Dealing with burnout - pushing yourself too hard
Published: September 4th, 2021
It's been a bit since I've had time to write something I really wanted to. It's a bit disappointing because I did a big project and the whole time I was working on it all I could think of was the amount of articles I would get out of this. I'd learned so many new technologies and was doing so many new things, it was great.
And then as time passed I never wrote anything down. I just moved onto the next learning experience or jumped around to something else. I kept buying tutorials, learning about the newest shiny toy, watching youtube videos or attending online conferences.
It took me awhile but I realized I didn't really want to write anything down. I was tired of learning (something exceptionally rare for me). I usually find so much fun and enjoyment in doing coding, even on off-hours. But, it had faded for me. I was doing things I felt pressured to do and I had expected of myself. Things weren't going as smoothly as I would have liked it to. So everything just felt like a massive grind.

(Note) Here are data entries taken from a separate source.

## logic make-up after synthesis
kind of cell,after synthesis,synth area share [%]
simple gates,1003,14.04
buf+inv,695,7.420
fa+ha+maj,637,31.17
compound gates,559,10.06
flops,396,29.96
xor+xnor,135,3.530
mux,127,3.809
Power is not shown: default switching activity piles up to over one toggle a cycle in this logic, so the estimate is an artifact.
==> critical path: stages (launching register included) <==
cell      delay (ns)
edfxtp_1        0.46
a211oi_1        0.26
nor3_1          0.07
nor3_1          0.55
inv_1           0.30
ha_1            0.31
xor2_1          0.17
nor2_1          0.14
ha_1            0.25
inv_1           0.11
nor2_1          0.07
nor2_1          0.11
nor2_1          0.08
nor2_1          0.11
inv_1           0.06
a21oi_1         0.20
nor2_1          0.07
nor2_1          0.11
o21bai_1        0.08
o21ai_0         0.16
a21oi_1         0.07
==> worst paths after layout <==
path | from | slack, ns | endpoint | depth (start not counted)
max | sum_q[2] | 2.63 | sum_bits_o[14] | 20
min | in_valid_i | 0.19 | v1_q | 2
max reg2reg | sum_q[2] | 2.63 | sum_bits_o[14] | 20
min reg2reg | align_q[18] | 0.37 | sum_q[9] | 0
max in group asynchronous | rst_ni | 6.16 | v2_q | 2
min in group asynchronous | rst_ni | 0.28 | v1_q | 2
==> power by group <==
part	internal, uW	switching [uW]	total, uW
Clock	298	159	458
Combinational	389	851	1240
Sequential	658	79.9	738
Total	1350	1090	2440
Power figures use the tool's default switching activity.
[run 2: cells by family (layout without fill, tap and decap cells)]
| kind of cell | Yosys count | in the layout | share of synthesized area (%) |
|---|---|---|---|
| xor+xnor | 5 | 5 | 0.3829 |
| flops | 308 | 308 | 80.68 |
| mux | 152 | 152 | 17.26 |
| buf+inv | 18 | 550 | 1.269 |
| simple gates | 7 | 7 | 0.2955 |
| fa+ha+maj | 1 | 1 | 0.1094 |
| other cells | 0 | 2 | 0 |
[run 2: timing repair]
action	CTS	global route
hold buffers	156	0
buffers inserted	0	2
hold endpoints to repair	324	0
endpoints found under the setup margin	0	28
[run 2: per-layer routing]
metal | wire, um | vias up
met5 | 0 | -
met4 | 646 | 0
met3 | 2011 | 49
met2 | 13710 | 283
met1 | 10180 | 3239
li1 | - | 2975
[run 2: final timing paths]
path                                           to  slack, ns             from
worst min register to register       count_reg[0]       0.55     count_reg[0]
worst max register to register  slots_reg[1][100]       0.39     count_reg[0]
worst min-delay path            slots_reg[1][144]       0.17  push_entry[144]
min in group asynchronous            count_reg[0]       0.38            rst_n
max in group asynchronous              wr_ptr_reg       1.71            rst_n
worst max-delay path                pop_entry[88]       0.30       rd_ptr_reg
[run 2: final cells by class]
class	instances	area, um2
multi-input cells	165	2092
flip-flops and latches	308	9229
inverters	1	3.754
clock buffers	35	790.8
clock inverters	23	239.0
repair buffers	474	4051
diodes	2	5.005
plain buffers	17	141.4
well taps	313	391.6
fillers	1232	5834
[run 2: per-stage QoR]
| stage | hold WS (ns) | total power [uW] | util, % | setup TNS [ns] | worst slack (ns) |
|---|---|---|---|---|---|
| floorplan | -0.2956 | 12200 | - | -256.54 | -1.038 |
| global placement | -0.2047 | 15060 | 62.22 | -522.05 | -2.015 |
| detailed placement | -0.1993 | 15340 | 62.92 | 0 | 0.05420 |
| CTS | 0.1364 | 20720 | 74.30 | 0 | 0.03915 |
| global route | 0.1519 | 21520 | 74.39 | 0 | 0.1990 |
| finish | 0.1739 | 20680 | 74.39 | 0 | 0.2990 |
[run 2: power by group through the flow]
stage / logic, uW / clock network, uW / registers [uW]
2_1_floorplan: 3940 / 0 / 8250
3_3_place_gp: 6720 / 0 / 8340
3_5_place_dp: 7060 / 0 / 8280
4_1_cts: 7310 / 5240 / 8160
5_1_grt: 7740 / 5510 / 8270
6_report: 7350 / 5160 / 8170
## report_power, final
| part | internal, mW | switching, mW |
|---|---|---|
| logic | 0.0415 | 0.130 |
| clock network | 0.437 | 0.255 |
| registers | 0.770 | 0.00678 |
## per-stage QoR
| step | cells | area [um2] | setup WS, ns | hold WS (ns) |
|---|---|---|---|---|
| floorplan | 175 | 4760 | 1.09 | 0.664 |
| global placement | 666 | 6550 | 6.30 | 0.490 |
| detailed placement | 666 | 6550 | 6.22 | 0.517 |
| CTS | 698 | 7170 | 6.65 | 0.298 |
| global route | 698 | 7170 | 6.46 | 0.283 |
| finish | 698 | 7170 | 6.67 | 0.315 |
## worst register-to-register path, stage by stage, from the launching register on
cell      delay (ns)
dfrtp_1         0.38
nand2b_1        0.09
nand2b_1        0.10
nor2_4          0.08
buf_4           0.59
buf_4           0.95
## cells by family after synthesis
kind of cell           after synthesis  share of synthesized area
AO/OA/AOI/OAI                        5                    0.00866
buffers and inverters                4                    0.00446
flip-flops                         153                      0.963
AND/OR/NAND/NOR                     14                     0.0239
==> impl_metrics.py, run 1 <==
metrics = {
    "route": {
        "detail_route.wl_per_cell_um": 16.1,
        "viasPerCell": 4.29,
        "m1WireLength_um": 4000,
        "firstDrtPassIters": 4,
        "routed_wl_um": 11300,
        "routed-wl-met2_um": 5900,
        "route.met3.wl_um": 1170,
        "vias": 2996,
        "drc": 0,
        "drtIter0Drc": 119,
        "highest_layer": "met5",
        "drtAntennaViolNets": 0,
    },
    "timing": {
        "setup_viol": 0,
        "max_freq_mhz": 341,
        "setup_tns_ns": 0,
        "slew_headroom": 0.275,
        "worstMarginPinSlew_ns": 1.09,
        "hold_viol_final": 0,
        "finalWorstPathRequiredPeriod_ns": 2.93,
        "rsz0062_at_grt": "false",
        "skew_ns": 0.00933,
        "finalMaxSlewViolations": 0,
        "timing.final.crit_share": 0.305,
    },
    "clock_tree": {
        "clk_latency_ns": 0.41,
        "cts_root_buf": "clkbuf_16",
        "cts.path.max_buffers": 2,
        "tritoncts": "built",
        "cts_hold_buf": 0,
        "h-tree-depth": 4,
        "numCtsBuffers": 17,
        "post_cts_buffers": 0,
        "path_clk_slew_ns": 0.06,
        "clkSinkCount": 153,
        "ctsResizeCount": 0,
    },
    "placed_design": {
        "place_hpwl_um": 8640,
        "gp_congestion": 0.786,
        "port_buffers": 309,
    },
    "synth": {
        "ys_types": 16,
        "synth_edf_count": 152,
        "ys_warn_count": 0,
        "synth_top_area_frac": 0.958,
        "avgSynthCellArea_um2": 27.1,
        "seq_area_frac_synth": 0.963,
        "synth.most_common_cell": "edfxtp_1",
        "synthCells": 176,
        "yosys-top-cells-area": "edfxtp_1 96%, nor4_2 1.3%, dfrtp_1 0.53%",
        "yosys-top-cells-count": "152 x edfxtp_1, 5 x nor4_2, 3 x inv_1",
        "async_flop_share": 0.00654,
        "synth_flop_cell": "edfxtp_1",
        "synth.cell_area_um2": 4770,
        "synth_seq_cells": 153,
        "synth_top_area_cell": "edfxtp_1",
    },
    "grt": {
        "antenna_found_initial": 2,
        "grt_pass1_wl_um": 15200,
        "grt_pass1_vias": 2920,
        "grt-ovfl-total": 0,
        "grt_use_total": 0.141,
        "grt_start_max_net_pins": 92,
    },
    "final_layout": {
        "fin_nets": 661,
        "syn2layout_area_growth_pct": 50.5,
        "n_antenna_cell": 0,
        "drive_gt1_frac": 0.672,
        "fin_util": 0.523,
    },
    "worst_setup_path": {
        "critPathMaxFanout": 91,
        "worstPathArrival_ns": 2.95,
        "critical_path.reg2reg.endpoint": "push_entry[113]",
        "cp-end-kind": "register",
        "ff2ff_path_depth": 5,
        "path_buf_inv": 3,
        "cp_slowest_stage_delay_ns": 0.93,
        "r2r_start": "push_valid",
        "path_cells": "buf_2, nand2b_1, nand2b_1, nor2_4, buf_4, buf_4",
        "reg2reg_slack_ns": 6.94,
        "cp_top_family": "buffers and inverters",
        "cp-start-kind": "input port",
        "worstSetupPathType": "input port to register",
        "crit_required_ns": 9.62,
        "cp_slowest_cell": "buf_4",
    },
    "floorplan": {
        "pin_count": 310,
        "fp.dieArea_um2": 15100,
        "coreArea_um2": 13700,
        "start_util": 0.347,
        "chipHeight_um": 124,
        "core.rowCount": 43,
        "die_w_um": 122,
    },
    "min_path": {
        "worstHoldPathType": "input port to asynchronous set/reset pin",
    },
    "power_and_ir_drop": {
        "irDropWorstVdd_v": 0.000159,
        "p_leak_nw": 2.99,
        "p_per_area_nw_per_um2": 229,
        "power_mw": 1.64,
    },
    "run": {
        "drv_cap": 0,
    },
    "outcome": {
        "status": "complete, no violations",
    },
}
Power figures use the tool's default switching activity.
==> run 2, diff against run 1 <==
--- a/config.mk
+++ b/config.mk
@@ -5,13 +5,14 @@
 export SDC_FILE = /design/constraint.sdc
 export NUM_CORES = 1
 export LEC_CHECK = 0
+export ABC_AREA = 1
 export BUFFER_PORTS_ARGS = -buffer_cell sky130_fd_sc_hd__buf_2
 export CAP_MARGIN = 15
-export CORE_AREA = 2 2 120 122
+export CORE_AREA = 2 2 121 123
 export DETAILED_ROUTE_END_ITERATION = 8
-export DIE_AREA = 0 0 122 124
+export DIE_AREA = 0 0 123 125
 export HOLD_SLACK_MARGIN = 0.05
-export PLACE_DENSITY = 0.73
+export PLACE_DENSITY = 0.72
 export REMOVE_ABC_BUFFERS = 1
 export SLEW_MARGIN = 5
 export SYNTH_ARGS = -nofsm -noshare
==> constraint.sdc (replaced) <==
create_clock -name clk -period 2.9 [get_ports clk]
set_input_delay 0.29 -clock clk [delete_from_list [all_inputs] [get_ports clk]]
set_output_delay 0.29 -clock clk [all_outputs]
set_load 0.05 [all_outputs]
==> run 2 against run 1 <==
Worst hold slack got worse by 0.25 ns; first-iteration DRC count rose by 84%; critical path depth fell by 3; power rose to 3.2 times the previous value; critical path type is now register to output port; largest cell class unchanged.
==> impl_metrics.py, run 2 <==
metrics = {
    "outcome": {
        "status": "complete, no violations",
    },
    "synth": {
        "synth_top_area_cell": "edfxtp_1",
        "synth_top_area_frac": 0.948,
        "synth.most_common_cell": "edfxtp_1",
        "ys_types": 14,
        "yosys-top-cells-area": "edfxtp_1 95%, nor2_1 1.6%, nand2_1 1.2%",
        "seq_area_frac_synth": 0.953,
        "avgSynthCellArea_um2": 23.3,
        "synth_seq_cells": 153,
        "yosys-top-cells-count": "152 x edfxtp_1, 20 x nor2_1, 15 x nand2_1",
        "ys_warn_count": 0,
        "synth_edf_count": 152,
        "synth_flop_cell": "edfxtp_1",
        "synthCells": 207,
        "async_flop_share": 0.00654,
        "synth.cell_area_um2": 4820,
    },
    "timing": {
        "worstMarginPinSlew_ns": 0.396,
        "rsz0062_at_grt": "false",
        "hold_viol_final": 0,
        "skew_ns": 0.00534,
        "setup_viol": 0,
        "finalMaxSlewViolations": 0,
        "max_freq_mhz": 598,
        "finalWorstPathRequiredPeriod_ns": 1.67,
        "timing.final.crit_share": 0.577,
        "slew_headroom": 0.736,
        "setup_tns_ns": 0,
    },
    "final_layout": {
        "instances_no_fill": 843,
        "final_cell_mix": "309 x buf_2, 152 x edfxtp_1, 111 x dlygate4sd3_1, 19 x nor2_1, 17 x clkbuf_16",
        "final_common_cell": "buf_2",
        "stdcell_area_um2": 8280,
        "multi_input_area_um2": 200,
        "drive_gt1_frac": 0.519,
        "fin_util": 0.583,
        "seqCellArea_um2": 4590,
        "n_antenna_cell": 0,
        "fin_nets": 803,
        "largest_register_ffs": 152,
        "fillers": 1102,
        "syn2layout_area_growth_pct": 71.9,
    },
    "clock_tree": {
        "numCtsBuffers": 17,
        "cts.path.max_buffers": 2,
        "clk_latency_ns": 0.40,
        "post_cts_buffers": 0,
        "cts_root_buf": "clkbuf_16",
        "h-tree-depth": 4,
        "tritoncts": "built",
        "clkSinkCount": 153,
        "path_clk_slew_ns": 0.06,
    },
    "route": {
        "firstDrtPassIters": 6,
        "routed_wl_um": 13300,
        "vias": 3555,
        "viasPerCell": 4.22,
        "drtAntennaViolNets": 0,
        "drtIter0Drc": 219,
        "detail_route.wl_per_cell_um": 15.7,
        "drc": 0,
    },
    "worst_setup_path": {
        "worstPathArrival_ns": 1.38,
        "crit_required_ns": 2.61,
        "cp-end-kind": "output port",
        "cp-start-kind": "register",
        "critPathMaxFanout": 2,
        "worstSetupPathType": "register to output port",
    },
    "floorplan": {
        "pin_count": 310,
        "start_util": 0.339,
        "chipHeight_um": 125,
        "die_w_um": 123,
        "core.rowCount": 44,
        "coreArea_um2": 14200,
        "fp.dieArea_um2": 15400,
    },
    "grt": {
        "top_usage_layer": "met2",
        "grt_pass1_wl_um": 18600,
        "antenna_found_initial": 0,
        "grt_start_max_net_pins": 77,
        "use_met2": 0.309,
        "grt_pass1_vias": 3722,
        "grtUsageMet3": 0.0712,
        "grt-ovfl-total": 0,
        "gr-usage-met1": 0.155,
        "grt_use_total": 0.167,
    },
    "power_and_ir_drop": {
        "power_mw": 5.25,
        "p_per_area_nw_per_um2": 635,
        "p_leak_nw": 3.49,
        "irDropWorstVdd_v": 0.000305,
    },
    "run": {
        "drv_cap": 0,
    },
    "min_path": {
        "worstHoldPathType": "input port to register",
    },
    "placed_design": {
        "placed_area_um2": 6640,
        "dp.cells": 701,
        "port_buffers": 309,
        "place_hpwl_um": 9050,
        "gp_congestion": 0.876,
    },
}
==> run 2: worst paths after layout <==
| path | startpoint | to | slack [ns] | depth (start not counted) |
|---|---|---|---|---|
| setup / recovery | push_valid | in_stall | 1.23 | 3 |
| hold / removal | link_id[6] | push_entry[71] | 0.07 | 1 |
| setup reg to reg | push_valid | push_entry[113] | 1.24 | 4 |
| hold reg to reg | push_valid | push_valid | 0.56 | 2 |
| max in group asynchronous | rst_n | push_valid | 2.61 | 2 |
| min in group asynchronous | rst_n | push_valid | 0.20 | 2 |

I think at this point you know what's going on. If not, I'd started to burnout. In the beginning of the pandemic, I decided to channel a lot of my energy into a large project, I mean every moment after work and on the weekends. It kept my mind busy and I didn't have to worry about the news or what was going on at work, or whatever. I knew I'd get off my now remote job and be able to do something I was passionate about.
This project was a good 6-7 month endeavor of non-stop work, which I actually did finish. But then I tried to find similar projects to distract myself with and those never seemed to work out. I'm not sure if I was already tired then or just the constant pushing out of my comfort zone took it's toll. Either way burnout sucked up my passion and a bunch of side projects I had lined up are now just lost in a bunch of notebooks.
The good thing out of all of this is I took a digital vacation of sorts. I wasn't on twitter nearly as much, didn't write any posts, barely did any design or development. I started getting some non-computer things to do. Started to crochet, it's not great but it's something nice and tactial to do. Tried my hand at keto dessert making, for health and an interesting life skill. Also got back into playing video games, something that I enjoyed but would sacrifice for projects and learning.
It's been a bit, but I think I'm doing better now. I'll keep an eye on my balance and try to not push myself so hard again. Probably was a poor way to cope with the outside world going to hell and trying to adjust to this new reality.